2021 Fiscal Year Annual Research Report
コレステリック液晶による湾曲ソフトマテリアルの内部ひずみ解明と高性能フィルム創製
Project/Area Number |
20K15339
|
Research Institution | Tokyo Institute of Technology |
Principal Investigator |
赤松 範久 東京工業大学, 科学技術創成研究院, 助教 (50806734)
|
Project Period (FY) |
2020-04-01 – 2022-03-31
|
Keywords | フィルムデバイス / 湾曲ひずみ / 中立面 / コレステリック液晶 |
Outline of Annual Research Achievements |
本研究課題では,湾曲した材料の膜厚中間に位置する伸び縮みが生じない面(中立面)の位置を制御した高耐久フィルムデバイスの創製を目的とする。 前年度は,湾曲に伴う膜厚方向のひずみを検出できるコレステリック液晶(CLC)センサーを開発し,汎用的なソフトマテリアルであるポリジメチルシロキサン(PDMS)フィルム内部にCLCひずみセンサーを導入した。得られたフィルムの湾曲に伴う反射光波長変化から,材料内部の局所的なひずみ解析に成功した。 本年度は,前年度に得られた結果から湾曲に伴う中立面移動を高精度に解析し,湾曲に対してより高耐久なフィルムデバイスを作製した。湾曲によりひずみが生じないとされる中立面(膜厚中間)に注目すると,湾曲に伴い面外収縮が生じた。膜厚1500 μmであるPDMSフィルムの湾曲に伴う中立面位置を詳しく調べたところ,50%押し込んだ際に中立面が湾曲内面側へ約160 μm移動していることがわかった。
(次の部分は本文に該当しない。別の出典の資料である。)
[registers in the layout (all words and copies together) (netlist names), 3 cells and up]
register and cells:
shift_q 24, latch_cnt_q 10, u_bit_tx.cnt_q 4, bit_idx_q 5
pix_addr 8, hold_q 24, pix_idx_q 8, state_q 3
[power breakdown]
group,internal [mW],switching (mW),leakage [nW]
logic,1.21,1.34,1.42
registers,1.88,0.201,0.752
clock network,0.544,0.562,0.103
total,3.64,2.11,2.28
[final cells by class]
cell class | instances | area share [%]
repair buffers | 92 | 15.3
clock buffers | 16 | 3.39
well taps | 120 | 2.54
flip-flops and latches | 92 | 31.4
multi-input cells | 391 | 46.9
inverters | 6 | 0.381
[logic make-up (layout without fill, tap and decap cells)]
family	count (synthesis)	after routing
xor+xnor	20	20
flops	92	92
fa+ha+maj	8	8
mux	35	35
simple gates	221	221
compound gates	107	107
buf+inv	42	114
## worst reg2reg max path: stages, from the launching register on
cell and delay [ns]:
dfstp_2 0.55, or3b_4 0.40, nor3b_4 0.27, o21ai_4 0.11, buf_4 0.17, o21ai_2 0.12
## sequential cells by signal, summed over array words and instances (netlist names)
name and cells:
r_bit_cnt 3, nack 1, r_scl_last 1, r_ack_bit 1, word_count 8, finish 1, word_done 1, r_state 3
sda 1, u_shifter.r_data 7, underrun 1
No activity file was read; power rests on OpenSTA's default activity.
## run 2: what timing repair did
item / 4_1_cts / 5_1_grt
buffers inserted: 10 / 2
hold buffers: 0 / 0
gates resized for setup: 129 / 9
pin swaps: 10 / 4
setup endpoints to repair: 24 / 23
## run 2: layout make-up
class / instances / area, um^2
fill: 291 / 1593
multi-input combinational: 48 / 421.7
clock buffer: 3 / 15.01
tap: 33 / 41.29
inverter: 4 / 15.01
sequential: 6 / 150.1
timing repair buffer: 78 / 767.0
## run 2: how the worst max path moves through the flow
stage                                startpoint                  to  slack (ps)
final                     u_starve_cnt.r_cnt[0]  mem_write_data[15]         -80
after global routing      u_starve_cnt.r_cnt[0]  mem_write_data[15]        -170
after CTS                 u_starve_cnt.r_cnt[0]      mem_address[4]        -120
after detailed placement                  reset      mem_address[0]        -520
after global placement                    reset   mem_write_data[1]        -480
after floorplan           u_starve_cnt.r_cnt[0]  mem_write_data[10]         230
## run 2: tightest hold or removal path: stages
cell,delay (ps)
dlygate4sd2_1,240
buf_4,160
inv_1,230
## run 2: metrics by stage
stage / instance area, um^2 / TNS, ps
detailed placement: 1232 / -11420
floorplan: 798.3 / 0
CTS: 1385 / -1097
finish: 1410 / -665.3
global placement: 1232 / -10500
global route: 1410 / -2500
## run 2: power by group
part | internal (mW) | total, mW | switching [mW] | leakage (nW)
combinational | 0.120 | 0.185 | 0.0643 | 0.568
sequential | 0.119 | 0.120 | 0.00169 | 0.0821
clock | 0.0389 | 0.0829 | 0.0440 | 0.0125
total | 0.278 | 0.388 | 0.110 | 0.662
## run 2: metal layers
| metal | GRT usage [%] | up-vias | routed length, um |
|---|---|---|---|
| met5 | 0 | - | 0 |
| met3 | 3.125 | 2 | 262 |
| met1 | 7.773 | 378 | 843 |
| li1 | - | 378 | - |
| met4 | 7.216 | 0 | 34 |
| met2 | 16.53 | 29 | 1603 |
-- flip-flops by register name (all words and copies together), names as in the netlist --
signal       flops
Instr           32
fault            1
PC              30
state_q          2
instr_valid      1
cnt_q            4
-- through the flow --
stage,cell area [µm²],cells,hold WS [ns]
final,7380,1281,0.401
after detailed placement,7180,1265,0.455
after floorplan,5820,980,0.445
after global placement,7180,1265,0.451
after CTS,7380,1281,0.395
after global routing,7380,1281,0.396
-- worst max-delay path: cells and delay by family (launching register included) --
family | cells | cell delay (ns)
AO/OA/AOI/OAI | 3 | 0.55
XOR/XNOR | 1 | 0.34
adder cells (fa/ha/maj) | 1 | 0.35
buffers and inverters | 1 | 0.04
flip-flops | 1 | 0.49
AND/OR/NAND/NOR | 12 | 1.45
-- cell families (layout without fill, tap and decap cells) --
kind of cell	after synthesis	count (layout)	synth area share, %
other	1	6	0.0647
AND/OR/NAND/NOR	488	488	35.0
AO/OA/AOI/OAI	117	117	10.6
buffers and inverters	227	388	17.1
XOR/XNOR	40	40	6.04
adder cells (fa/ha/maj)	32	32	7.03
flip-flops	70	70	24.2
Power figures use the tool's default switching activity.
加えて,画像相関法を用いてPDMSフィルム断面を解析したところ,同様に内面側への移動が観察できた。 従来のデバイス設計では,劣化を防ぐために中性面が存在する膜厚中間に導電性材料等が配置されていた。しかしながら,湾曲に伴って中立面が内面に移動することが定量解析できたため,これらを考慮する必要がある。そこで,膜厚中間および内面側にAu層を配置したPDMSフィルムを作製した。膜厚中間に配置した場合,湾曲ひずみによりAu層に亀裂が生じ,LEDライトが消灯した。一方,内面側に配置した場合,Au層に明確な亀裂が生じず,デバイスが大きく曲がった状態でもLEDライトは点灯し続けた。したがって,中性面移動を考慮した設計により,フィルムデバイスの耐久性を向上することに成功した。